Open WatchMkr opened 7 months ago

WatchMkr commented 7 months ago

Splits feature

Multi-Split

Change View > Split menu and Context menu to match the feature changes

snaggen commented 7 months ago

While I understand the idea behind this, to get a more consistent and familiar UI, I really think this design might be slightly miss the target. The reason I think that is that this might be a case where the Specific case is quite different from the General case, so what works for the general desktop might not be as useful for the cosmic terminal.

In general, most applications works pretty well in portrait mode, editors, pdf readers, web browsers, mail, word processors and so on. Screens are landscape, so vertical split is a good default assumption. However, terminals are an historical artifact, with a historical preference of width 80 and height 24 characters which is landscape. Most command output and application have this deep down in the design, causing command output and cli application to quickly become unusable when less then 80 width. However, here is the asymmetry, while the width is important, the height isn't. Most commands can be run and used with only 10 lines height, since we have a scroll history and can scroll upwards. So, for terminals, a horizontal split is much more forgiving, then a vertical split.
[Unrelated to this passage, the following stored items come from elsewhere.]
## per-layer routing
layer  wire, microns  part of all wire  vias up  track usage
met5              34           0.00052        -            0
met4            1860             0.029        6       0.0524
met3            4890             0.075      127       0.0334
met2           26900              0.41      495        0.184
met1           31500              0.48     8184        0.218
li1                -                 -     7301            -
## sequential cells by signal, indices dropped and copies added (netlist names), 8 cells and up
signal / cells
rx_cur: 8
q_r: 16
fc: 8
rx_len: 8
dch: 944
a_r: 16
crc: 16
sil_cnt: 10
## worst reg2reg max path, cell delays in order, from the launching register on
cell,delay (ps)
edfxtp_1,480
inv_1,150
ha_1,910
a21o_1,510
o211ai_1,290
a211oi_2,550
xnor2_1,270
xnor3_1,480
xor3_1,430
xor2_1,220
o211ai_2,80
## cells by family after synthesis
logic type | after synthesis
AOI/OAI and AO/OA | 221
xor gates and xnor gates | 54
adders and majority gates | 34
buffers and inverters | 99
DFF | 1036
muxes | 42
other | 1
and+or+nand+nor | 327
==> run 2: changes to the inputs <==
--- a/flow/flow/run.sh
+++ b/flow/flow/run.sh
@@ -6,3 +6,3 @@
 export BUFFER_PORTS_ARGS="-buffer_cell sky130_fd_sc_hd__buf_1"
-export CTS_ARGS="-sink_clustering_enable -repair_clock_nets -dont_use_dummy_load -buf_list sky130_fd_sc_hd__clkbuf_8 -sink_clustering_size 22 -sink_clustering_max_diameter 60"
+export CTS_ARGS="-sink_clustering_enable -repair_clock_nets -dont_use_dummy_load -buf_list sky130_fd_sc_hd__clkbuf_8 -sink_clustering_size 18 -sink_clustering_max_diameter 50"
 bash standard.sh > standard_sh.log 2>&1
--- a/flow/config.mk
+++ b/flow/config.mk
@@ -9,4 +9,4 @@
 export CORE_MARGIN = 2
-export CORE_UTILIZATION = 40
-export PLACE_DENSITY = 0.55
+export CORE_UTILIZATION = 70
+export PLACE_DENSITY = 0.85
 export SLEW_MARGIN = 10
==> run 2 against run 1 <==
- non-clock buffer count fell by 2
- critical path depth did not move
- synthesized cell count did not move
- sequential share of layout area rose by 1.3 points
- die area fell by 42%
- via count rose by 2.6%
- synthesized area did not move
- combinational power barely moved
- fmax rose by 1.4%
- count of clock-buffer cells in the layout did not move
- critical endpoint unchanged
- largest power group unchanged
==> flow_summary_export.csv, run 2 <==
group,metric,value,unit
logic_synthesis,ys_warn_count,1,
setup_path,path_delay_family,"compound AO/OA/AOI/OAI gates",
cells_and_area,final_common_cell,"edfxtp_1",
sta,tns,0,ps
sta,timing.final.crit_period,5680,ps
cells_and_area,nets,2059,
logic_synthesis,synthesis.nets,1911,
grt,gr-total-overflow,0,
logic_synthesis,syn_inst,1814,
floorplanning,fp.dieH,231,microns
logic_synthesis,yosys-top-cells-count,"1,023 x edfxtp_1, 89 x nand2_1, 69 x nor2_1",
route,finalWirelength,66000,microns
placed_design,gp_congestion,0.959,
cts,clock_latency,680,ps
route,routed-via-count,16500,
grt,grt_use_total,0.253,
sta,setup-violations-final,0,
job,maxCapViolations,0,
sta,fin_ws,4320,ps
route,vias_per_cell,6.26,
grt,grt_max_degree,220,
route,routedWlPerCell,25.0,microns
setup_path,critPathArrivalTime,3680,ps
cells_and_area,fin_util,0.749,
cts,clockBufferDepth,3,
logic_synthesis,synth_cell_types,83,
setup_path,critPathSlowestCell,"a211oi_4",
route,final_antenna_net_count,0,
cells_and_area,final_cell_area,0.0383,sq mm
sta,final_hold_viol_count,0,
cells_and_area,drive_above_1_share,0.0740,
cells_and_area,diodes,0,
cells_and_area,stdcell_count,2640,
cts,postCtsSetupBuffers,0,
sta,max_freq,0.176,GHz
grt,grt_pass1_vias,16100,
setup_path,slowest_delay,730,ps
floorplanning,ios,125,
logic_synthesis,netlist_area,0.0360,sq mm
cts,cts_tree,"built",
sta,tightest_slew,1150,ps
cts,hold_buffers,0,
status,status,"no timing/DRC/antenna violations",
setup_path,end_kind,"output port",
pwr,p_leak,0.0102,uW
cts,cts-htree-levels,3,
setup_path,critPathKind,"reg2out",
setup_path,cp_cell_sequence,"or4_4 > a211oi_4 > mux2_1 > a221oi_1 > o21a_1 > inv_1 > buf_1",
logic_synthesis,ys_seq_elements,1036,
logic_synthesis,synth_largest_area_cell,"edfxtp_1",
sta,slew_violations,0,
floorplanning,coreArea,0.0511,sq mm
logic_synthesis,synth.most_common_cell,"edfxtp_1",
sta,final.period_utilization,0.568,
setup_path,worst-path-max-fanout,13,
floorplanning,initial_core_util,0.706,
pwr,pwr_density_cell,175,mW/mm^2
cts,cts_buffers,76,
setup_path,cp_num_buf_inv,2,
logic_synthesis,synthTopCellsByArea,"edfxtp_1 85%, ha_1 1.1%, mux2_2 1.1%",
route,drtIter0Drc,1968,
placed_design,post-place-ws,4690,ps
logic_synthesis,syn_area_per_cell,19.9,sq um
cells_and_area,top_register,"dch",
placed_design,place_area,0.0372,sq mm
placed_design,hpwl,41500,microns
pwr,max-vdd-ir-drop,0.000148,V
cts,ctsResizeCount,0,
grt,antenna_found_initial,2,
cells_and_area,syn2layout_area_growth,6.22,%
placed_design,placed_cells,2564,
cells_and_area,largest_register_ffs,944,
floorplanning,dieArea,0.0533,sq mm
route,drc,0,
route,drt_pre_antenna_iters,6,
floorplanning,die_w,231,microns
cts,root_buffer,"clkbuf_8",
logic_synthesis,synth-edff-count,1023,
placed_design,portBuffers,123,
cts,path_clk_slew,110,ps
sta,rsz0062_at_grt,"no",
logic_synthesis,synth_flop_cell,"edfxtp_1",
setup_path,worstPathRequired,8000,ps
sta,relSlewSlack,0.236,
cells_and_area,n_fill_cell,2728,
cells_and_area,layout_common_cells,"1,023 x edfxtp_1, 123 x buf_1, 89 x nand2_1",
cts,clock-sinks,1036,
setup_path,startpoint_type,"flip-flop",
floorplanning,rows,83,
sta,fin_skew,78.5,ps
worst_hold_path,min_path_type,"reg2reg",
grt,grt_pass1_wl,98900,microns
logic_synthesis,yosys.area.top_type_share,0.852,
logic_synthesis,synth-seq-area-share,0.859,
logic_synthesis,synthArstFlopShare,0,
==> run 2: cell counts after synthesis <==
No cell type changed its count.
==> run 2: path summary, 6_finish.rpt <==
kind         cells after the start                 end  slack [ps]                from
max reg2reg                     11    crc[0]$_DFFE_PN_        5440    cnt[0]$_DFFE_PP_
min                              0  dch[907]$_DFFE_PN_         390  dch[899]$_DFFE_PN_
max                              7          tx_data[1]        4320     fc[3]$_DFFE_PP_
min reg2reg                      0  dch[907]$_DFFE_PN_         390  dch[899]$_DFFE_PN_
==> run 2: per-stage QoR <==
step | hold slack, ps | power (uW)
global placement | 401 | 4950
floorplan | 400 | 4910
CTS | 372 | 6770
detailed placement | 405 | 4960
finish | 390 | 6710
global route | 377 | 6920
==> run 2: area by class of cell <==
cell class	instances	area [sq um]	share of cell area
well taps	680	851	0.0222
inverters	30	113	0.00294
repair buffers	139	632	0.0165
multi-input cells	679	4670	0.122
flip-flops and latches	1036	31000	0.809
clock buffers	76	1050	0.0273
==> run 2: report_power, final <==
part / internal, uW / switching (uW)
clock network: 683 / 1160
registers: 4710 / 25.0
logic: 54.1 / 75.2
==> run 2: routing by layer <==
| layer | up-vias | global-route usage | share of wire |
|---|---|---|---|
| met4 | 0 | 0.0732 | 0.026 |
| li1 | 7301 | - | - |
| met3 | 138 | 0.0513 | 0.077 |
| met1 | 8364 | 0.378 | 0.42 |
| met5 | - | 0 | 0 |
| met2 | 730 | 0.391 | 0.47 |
Also, terminals are power user tools. When a terminal user preform a split, it is done with a purpose and a clear thought. If that is not doing what the user expects, then that is going to be an annoyance. Unfortunately, due to the nature of the terminal, it is hard for the system to predict if a vertical split is preferred (which might be the case if an editor is to be used) or a horizontal split is better (if a cli prompt for compiling, and similar is to be used.).

So, what is my point with all this. Well both these automatic split use cases may breakdown pretty quick, and it is almost impossible to do a qualified guess of the "correct" split.

Single-split will be splitting the window in the direction where terminals are least forgiving. Since screens mostly are landscape, it will split well one or two times (on a 32" 16:9 screen I can't have 4 terminals next to each other and still have 80 columns, which means that it will only split once before getting unusable). But having a hard limit to start splitting horizontal if next split would cause the terminal to be less than 80 wide, could be somewhat useful, but will still not be the "correct" split in may cases (since the correct split is very different if the user plans to use it as a command prompt or run a TUI application).

Splitting the longest edge will most likely break down to be unusable really fast since the terminal will become to narrow, and will most likely almost never do what the user wants.

So, I suggest to keep the manual split as an option at least, and to test the automatic splits on some power users before making them default.

The only downside of manual splits are one extra keyboard short cut, and an inconsistency with the general desktop splitting. However, a terminal as an application is not very consistent with the general applications to begin with, so that should not be a huge issue. And having to select either vertical or horizontal splits, is not a huge issue since the user is already having the hands on the keyboard, with a clear intent of what to do.